Chost/Mons. Nato-Soldaten haben am Dienstag nach Angaben des Bündnisses im Südosten Afghanistans ein Fahrzeug beschossen und vier unbewaffnete Afghanen getötet. Der Vater zweier Opfer sagte, drei der Toten seien Jugendliche, der vierte ein Polizist. Sie seien auf dem Heimweg von einem Volleyball-Spiel gewesen, ergänzte der Richter am Provinzgericht von Chost.
Die Nato hatte zunächst erklärt, zwei der Getöteten seien „bekannte Aufständische“, sie seien in der umfangreichen biometrischen Datenbank des Militärs geführt worden. Später räumte das Militärbündnis ein, es habe sich möglicherweise doch bei allen vier Opfern um Zivilisten gehandelt. Das Fahrzeug sei auf einen Nato-Konvoi zugefahren, habe beschleunigt und Lichtsignale und Warnschüsse ignoriert. Dann hätten die Soldaten auf das Auto selbst geschossen.
Der afghanische Präsident Hamid Karsai verurteilte den Vorfall und erklärte, die vier Toten seien Zivilisten gewesen.

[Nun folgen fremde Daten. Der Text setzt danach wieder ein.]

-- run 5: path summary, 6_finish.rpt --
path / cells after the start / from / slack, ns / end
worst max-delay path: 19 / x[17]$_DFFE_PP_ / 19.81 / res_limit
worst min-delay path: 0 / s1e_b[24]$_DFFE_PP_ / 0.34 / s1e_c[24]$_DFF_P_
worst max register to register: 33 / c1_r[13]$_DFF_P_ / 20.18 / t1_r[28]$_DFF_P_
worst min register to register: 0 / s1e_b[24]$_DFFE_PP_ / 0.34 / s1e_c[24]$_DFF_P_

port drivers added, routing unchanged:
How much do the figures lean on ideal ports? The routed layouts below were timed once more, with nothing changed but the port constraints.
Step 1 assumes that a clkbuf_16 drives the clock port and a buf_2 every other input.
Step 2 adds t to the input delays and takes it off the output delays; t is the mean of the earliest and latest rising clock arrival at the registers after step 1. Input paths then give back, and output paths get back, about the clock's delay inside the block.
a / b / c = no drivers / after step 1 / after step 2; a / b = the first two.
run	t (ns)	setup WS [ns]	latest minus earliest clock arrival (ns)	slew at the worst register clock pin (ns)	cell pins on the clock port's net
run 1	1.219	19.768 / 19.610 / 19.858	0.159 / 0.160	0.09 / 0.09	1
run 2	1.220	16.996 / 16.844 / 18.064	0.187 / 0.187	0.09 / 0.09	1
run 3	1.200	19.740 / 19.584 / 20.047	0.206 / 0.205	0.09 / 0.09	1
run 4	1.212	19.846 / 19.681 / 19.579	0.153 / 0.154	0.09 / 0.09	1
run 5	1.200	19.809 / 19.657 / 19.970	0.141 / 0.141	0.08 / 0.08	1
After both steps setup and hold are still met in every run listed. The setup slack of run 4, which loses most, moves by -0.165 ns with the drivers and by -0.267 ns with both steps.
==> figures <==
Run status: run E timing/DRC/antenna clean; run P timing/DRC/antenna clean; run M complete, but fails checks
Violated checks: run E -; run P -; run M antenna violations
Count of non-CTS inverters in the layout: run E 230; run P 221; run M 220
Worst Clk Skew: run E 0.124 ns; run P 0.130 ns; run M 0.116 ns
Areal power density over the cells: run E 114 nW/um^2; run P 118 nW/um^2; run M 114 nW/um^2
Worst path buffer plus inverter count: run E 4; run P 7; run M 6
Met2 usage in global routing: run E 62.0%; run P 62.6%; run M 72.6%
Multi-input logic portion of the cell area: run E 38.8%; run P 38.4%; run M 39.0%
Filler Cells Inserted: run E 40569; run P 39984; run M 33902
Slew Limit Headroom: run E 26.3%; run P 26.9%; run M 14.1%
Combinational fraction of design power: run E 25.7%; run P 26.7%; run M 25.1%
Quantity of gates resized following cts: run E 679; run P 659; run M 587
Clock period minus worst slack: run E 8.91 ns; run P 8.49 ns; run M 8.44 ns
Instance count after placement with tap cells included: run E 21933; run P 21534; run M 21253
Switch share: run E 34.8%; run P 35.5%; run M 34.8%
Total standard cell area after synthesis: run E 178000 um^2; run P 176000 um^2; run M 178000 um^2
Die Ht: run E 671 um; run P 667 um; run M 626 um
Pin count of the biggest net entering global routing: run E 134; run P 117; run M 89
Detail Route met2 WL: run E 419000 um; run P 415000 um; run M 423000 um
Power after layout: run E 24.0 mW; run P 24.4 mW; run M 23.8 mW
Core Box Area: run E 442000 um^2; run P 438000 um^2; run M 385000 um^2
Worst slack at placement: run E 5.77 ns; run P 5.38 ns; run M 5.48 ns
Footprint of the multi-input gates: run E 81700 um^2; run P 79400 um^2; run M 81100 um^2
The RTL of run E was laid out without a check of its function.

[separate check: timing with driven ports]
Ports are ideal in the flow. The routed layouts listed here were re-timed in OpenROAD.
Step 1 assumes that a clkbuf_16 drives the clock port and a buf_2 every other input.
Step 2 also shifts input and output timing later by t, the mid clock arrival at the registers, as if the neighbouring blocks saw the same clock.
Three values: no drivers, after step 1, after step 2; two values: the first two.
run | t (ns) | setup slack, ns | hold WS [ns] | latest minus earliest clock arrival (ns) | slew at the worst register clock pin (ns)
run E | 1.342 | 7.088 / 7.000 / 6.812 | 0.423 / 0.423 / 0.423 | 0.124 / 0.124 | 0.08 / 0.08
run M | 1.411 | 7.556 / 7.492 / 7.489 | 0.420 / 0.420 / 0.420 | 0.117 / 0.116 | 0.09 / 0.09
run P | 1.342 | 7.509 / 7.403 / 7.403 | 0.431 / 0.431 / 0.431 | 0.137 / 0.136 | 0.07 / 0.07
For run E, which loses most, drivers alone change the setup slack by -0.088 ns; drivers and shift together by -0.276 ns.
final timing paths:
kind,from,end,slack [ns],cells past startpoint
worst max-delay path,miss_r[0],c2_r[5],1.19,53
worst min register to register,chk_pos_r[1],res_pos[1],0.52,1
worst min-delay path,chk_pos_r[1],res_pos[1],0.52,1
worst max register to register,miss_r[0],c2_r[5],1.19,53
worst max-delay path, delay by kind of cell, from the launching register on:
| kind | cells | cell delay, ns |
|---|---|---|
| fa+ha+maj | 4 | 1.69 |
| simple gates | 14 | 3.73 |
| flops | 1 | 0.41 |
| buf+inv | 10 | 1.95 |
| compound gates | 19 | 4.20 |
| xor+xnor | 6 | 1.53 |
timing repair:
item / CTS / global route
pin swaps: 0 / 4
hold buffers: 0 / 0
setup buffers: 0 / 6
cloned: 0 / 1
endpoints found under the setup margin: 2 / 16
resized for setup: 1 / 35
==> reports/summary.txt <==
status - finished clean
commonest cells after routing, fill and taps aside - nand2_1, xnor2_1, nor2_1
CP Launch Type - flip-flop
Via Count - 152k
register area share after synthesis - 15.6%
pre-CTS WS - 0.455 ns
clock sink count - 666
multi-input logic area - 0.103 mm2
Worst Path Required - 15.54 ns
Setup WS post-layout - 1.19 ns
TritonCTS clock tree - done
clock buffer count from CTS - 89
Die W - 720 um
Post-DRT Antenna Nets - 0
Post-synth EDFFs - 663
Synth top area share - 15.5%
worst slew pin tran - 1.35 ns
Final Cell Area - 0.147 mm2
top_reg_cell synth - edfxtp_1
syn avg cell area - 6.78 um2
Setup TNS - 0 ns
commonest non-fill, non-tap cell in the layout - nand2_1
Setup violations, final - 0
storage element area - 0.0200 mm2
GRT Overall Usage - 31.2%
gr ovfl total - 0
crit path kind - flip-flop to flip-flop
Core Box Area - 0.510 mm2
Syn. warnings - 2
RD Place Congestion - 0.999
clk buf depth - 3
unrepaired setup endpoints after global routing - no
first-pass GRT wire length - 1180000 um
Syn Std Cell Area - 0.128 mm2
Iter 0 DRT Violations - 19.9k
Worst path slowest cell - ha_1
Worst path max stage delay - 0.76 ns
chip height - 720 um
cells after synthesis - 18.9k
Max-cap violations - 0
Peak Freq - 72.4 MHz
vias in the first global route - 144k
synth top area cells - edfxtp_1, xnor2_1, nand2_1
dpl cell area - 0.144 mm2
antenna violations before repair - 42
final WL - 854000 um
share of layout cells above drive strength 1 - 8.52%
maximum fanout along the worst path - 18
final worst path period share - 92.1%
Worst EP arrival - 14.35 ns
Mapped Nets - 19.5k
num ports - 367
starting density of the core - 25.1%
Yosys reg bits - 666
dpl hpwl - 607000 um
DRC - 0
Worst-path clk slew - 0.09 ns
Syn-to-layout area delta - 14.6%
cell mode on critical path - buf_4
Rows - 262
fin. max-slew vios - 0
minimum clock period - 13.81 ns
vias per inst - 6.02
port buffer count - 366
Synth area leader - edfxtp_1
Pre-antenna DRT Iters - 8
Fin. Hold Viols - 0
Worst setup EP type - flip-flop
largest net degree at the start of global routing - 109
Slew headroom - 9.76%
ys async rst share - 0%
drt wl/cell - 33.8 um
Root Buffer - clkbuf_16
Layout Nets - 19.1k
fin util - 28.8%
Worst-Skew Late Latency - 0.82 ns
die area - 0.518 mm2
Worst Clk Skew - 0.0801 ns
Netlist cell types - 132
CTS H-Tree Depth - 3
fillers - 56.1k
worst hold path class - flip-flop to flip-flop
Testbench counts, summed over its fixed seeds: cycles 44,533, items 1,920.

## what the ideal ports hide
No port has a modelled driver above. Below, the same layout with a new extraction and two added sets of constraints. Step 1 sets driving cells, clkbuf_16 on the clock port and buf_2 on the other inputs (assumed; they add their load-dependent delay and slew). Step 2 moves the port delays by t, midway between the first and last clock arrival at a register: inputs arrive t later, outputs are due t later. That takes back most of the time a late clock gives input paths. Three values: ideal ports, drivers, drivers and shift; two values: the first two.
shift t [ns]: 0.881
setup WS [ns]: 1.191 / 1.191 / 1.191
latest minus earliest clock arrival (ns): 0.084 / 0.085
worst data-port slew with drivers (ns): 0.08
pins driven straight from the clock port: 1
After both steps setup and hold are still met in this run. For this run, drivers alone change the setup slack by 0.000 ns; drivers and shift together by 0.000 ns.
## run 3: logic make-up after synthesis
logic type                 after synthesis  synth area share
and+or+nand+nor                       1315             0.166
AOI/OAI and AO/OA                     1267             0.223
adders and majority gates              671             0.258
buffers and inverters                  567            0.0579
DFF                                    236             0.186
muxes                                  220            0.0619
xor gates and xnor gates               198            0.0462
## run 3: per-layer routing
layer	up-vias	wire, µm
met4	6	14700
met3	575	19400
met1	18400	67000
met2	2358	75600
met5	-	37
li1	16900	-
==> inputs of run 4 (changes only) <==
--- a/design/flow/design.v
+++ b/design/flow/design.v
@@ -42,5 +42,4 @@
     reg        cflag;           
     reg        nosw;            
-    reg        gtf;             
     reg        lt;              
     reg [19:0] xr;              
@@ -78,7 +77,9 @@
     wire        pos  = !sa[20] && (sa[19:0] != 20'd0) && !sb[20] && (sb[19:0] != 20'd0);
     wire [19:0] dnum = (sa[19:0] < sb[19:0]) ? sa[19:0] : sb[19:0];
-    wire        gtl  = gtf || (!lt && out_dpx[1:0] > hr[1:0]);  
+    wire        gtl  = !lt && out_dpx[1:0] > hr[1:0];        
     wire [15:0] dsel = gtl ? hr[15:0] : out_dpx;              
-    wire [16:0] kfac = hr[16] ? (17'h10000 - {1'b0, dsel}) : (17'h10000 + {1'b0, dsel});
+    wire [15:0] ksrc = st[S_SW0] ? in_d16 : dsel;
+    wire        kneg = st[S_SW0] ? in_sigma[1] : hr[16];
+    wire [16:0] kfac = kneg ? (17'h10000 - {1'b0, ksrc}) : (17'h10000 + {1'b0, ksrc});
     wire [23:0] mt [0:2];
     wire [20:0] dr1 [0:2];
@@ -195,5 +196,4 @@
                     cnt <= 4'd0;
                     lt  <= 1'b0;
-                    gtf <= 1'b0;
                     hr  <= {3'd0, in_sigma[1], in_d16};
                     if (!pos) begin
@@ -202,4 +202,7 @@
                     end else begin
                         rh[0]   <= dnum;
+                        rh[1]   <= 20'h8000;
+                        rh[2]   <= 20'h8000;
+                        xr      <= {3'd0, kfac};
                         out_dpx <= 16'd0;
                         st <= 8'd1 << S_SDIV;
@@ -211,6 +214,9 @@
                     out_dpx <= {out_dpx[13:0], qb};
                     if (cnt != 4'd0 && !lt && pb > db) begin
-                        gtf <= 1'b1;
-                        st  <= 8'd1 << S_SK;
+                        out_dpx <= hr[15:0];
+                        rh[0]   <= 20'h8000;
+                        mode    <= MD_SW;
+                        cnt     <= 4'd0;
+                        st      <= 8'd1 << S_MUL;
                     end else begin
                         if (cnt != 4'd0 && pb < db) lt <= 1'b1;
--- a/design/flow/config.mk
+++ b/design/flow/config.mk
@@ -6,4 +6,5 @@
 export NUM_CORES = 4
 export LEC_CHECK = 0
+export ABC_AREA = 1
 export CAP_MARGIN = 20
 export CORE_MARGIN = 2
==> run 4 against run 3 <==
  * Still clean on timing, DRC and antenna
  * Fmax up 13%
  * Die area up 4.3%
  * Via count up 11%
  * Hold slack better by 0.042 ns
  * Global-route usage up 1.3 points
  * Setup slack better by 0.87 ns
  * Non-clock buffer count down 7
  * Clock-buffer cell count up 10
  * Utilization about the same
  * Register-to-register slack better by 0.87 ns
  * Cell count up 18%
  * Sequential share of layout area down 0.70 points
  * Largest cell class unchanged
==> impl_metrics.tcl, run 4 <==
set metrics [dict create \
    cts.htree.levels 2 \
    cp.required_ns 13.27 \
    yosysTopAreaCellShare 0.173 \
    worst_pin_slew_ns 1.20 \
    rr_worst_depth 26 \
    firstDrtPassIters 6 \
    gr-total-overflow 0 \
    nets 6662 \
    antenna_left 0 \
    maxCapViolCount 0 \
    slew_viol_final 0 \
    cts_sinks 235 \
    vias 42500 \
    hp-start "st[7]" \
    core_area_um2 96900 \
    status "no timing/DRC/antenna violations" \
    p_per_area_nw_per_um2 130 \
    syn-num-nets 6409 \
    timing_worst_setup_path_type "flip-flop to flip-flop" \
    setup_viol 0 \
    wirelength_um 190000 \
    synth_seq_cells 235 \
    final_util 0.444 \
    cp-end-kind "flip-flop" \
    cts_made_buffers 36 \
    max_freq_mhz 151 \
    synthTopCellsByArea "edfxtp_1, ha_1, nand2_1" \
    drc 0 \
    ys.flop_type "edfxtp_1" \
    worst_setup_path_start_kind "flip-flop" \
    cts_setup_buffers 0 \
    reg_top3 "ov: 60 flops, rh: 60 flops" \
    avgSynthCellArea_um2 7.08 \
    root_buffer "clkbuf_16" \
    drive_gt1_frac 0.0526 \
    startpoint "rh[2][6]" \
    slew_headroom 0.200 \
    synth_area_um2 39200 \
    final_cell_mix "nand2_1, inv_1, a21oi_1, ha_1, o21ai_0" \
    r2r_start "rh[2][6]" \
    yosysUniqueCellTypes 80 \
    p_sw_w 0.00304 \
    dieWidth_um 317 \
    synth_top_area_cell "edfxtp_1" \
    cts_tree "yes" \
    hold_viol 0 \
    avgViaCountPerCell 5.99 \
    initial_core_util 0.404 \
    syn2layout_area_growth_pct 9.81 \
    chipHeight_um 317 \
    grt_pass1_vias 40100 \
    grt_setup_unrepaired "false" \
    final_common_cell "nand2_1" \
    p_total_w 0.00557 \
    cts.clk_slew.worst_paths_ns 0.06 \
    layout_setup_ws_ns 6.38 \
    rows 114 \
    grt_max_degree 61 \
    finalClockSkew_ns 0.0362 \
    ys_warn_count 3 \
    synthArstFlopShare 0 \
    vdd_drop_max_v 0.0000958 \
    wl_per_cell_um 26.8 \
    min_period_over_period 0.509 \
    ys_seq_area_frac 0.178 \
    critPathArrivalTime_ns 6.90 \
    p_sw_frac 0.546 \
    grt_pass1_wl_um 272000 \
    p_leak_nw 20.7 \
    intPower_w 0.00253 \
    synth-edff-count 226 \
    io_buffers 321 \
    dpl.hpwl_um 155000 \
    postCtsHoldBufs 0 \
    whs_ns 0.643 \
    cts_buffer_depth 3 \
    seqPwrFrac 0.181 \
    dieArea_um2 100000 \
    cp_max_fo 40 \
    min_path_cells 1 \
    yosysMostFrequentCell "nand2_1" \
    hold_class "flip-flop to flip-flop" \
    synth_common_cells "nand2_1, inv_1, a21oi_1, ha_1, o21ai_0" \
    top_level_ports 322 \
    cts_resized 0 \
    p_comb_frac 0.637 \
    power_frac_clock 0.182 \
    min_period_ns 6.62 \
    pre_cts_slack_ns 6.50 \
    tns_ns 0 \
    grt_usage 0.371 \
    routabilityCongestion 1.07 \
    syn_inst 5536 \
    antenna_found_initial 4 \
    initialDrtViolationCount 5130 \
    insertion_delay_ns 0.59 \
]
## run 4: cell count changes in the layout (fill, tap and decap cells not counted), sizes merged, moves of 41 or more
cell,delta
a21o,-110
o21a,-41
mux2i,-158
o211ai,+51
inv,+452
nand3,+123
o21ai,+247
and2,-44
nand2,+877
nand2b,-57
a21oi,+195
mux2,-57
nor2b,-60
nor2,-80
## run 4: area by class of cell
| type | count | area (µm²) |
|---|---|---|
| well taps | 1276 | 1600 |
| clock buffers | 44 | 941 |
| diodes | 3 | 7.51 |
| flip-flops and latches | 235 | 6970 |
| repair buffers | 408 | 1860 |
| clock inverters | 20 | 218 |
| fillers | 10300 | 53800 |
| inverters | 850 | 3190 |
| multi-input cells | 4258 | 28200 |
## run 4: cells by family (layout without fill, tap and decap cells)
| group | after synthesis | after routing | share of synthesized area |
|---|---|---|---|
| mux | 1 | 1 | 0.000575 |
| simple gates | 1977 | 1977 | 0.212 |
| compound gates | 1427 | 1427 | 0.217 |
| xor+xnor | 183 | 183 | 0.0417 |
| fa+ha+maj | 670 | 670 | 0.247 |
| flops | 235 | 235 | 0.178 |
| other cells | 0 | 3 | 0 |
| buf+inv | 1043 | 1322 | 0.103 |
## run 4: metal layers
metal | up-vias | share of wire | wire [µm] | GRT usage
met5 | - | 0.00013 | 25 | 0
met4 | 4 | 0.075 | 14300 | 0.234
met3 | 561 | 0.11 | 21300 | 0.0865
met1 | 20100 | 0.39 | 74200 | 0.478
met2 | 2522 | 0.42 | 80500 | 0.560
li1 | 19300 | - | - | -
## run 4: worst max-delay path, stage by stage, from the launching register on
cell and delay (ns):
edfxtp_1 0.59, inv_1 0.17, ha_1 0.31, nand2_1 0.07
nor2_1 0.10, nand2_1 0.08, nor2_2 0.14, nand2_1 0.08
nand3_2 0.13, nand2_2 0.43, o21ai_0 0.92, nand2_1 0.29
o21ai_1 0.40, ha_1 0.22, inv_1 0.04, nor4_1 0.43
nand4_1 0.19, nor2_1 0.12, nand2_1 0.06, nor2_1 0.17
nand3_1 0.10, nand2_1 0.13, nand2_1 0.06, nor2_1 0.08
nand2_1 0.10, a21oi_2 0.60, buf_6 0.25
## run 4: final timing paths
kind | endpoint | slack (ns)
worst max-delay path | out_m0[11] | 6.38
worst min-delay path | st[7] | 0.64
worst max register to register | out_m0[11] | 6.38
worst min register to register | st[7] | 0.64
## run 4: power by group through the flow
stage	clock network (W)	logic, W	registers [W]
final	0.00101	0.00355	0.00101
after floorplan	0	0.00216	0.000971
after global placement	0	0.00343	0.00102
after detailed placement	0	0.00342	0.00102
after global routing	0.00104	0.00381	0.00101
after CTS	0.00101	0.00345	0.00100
This is an optimization exercise on Yosys and OpenROAD, whose aim is small area and a short achievable clock period, not a production implementation.
Function was checked by simulation only, so behaviour that the tests miss may differ from the original.

// tim_domains
module tim_domains (
    input  wire        clk,
    input  wire        rst,             
    input  wire        cmd_valid,
    input  wire [2:0]  cmd_op,
    input  wire        cmd_dom,
    input  wire [77:0] cmd_data,
    input  wire        rd_dom,
    output wire [47:0] rd_sec,
    output wire [29:0] rd_ns,
    output wire [31:0] rd_frac,
    output wire [31:0] rd_rate,
    output wire        rd_valid,
    output wire        rd_holdover,
    output wire        rd_slewing,
    output wire [23:0] rd_slew_left,    
    output wire [31:0] rd_steps,
    output wire [31:0] rd_jumps_refused,
    output wire [31:0] rd_hold_refused
);
clock: 45.0 ns
lec_check: 0
cap_margin: 70
core_margin: 2
core_utilization: 40
slew_margin: 70
run.sh (not shown) runs the stock make flow with config.mk's settings and CLKGATE_MAP_FILE= SYNTH_SCRIPT=/design/flow/synth_recipe.tcl, a recipe that flattens the netlist after the stock synthesis.
The starting point produced a clean layout.
Rerun with:
- CAP_MARGIN: 70 -> 20
- SLEW_MARGIN: 70 -> 20
After rerunning:
- die area is unchanged
- sequential share of layout area climbs by 0.81 points
- cell area shrinks by 3.7%
- worst setup slack loses 1600 ps
- sequential cell count stays the same
- global-route usage decreases by 0.23 points
- wire length went down by 0.76%

---

tim_domains, a different RTL version from the one above (not shown whole).
Size in the first run: roughly 350 I/O pins, roughly 71000 um^2 of cells after synthesis.
// tim_domains
module tim_domains (
    input  wire        clk,
    input  wire        rst,             
    input  wire        cmd_valid,
    input  wire [2:0]  cmd_op,
    input  wire        cmd_dom,
    input  wire [77:0] cmd_data,
    input  wire        rd_dom,
    output wire [47:0] rd_sec,
    output wire [29:0] rd_ns,
    output wire [31:0] rd_frac,
    output wire [31:0] rd_rate,
    output wire        rd_valid,
    output wire        rd_holdover,
    output wire        rd_slewing,
    output wire [23:0] rd_slew_left,    
    output wire [31:0] rd_steps,
    output wire [31:0] rd_jumps_refused,
    output wire [31:0] rd_hold_refused
);
==> flow/config.mk <==
export PLATFORM = sky130hd
export DESIGN_NAME = tim_domains
export DESIGN_NICKNAME = tim_domains
export VERILOG_FILES = /design/flow/design.v
export SDC_FILE = /design/flow/constraint.sdc
export NUM_CORES = 4
export LEC_CHECK = 0
export CAP_MARGIN = 20
export CORE_MARGIN = 2
export CORE_UTILIZATION = 40
export CTS_CLUSTER_DIAMETER = 60
export CTS_CLUSTER_SIZE = 30
export SLEW_MARGIN = 20
==> flow/constraint.sdc <==
create_clock -name core_clock -period 45.0 [get_ports {clk}]
set_input_delay 9.0000 -clock core_clock [delete_from_list [all_inputs] [get_ports {clk}]]
set_output_delay 9.0000 -clock core_clock [all_outputs]
set_load 0.01 [all_outputs]
standard.sh (not shown) runs the stock make flow with config.mk's settings and CLKGATE_MAP_FILE= SYNTH_SCRIPT=/design/flow/synth_recipe.tcl, a recipe that flattens the netlist after the stock synthesis.
==> flow/flow/run.sh <==
#!/bin/bash
# The standard layout (standard.sh, all steps, its own synthesis), with
# two changes:
# - the buffer that ORFS puts on every input and output port is a plain
#   sky130_fd_sc_hd__buf_2 rather than the cell buffer_ports picks by itself
#   (a clkdlybuf4s50_1 delay buffer, 0.5 ns on every port);
# - ORFS's timing repair aims for SETUP_SLACK_MARGIN ns of setup slack on
#   the worst path (TNS_END_PERCENT 0: the worst path only), so that it also
#   shortens the paths that set the achieved period.
# The clock, its period and all constraints are the standard flow's, unchanged. make's
# output goes to standard.log, each tool's to orfs/logs/.
set -euo pipefail
bash standard.sh "BUFFER_PORTS_ARGS=-buffer_cell sky130_fd_sc_hd__buf_2" \
    SETUP_SLACK_MARGIN=26 TNS_END_PERCENT=0 finish > standard.log 2>&1
The first run completed with no timing, DRC or antenna violations.
==> next run, changes <==
==> flow/run.sh (new file) <==
#!/bin/bash
# synth_recipe.tcl (not shown) runs the flow's synth.tcl, then flattens the netlist and writes it again
# the make line also repeats each setting of config.mk as NAME=value (left out here)
make -C /OpenROAD-flow-scripts/flow DESIGN_CONFIG=/design/flow/config.mk WORK_HOME=/design/flow/orfs CLKGATE_MAP_FILE= SYNTH_SCRIPT=/design/flow/synth_recipe.tcl finish
--- a/flow/config.mk
+++ b/flow/config.mk
@@ -8 +8 @@
-export CAP_MARGIN = 20
+export CAP_MARGIN = 70
@@ -11,3 +11 @@
-export CTS_CLUSTER_DIAMETER = 60
-export CTS_CLUSTER_SIZE = 30
-export SLEW_MARGIN = 20
+export SLEW_MARGIN = 70
removed: flow/flow/run.sh
removed: flow/standard.sh
- The changed run went through all stages and came out clean
- synthesized cell count is unchanged
- area after synthesis stays the same
- non-clock buffer count went up by 21
- core utilization grows by 1.2 points
- setup slack loses 1.5 ns
- routed wire length came out lower slightly
==> next run, changes <==
==> flow/flow/run.sh (new file) <==
#!/bin/bash
# The standard layout (standard.sh, all steps, its own synthesis), with
# two changes:
# - the buffer that ORFS puts on every input and output port is a plain
#   sky130_fd_sc_hd__buf_2 rather than the cell buffer_ports picks by itself
#   (a clkdlybuf4s50_1 delay buffer, 0.5 ns on every port);
# - ORFS's timing repair aims for SETUP_SLACK_MARGIN ns of setup slack on
#   the worst path (TNS_END_PERCENT 0: the worst path only), so that it also
#   shortens the paths that set the achieved period.
# The clock, its period and all constraints are the standard flow's, unchanged. make's
# output goes to standard.log, each tool's to orfs/logs/.
set -euo pipefail
bash standard.sh "BUFFER_PORTS_ARGS=-buffer_cell sky130_fd_sc_hd__buf_2" \
    SETUP_SLACK_MARGIN=26 TNS_END_PERCENT=0 finish > standard.log 2>&1
==> flow/standard.sh (new file) <==
#!/bin/bash
# synth_recipe.tcl (not shown) runs the flow's synth.tcl, then flattens the netlist and writes it again
# the make line also repeats each setting of config.mk as NAME=value (left out here)
make -C /OpenROAD-flow-scripts/flow DESIGN_CONFIG=/design/flow/config.mk WORK_HOME=/design/flow/orfs CLKGATE_MAP_FILE= SYNTH_SCRIPT=/design/flow/synth_recipe.tcl "${@:-finish}"
--- a/flow/config.mk
+++ b/flow/config.mk
@@ -8 +8,2 @@
-export CAP_MARGIN = 70
+export ABC_AREA = 1
+export CAP_MARGIN = 20
@@ -11 +12,3 @@
-export SLEW_MARGIN = 70
+export CTS_CLUSTER_DIAMETER = 80
+export CTS_CLUSTER_SIZE = 40
+export SLEW_MARGIN = 20
removed: flow/run.sh
Effect: Critical path depth grows by 61. Clock skew rises by 0.0039 ns. Hold slack is worse by 0.10 ns.
==> next run, changes <==
--- a/flow/config.mk
+++ b/flow/config.mk
@@ -8 +7,0 @@
-export ABC_AREA = 1
@@ -12,2 +11 @@
-export CTS_CLUSTER_DIAMETER = 80
-export CTS_CLUSTER_SIZE = 40
+export PLACE_DENSITY = 0.75
Result: The new run finished clean; setup slack gets better by 0.25 ns; clock skew fell by 0.033 ns; fmax climbs by 1.3%; global-route usage went up by 0.11 points; sequential cell count stays the same; final area rises by 0.54%; via count fell by 2.0%.

==> static timing again, ports no longer ideal <==
No port has a modelled driver above. Below, the same layouts with a new extraction and two added sets of constraints.
Step 1 (the two cells are an assumption about what drives the block):
set clk [get_ports {clk}]
set_driving_cell -lib_cell sky130_fd_sc_hd__clkbuf_16 $clk
set_driving_cell -lib_cell sky130_fd_sc_hd__buf_2 [delete_from_list [all_inputs] $clk]
Step 2 adds t to the input delays and takes it off the output delays; t is the mean of the earliest and latest rising clock arrival at the registers after step 1. Input paths then give back, and output paths get back, about the clock's delay inside the block.
a / b / c = no drivers / after step 1 / after step 2; a / b = the first two.
run | shift t [ns] | slack for setup (ns) | slew at the worst register clock pin (ns) | worst data-port slew with drivers (ns) | cell pins on the clock port's net
the first run of note 1 | 0.809 | 24.939 / 24.888 / 24.242 | 0.07 / 0.07 | 0.16 | 1
the second run of note 1 | 0.817 | 23.360 / 23.393 / 22.576 | 0.07 / 0.07 | 0.15 | 1
the first run of note 2 | 0.809 | 25.822 / 25.513 / 25.376 | 0.10 / 0.10 | 0.39 | 1
the second run of note 2 | 0.817 | 24.274 / 24.225 / 24.225 | 0.08 / 0.08 | 0.22 | 1
the third run of note 2 | 0.786 | 25.590 / 25.503 / 24.793 | 0.12 / 0.12 | 0.23 | 1
the fourth run of note 2 | 0.835 | 25.837 / 25.625 / 25.365 | 0.07 / 0.07 | 0.23 | 1
After both steps every run listed still meets setup and hold. For the third run of note 2, which loses most, drivers alone change the setup slack by -0.087 ns; drivers and shift together by -0.797 ns.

Deutscher Nato-General warnt vor neuen Opfern bei Bundeswehr-Einsatz
Unterdessen hat der deutsche Nato-General Karl-Heinz Lather die Bevölkerung auf neue Opfer beim Bundeswehr-Einsatz in Afghanistan eingestimmt. „Die Möglichkeit ist sicherlich gegeben, dass wir auch künftig Opfer zu beklagen haben“, sagte Lather am Dienstag im militärischen Hauptquartier der Nato (SHAPE) im belgischen Mons.
Der deutsche General begründete dies mit der neuen Strategie in Afghanistan, vermehrt auf gemeinsamen Patrouillen mit afghanischen Einheiten in das Gelände zu fahren: „Das birgt immer die Gefahr, dass es Opfer gibt, weil man natürlich nicht unter Panzerschutz oder in einem gesicherten Lager ist.“
Seit April sind in Afghanistan sieben deutsche Soldaten gefallen. Bundeskanzlerin Angela Merkel (CDU) kündigte für Donnerstag eine Regierungserklärung zum Einsatz in Afghanistan an. Damit will die Regierung nach eigenen Angaben deutlich machen, dass sie hinter den Soldaten und dem Konzept für den Einsatz steht. Am Einsatz der Nato-Truppe ISAF in Afghanistan beteiligen sich derzeit rund 4400 deutsche Soldaten.
Lather, einer der ranghöchsten deutschen Generäle, dämpfte Hoffnungen auf einen schnellen Abzug der Bundeswehr aus Afghanistan. „Sicherlich wird die ISAF nicht 2011 das Land verlassen haben“, sagte der Stabschef im Nato-Hauptquartier. Der Prozess der Übergabe der Verantwortung an die afghanischen Sicherheitskräfte werde erst im kommenden Jahr beginnen.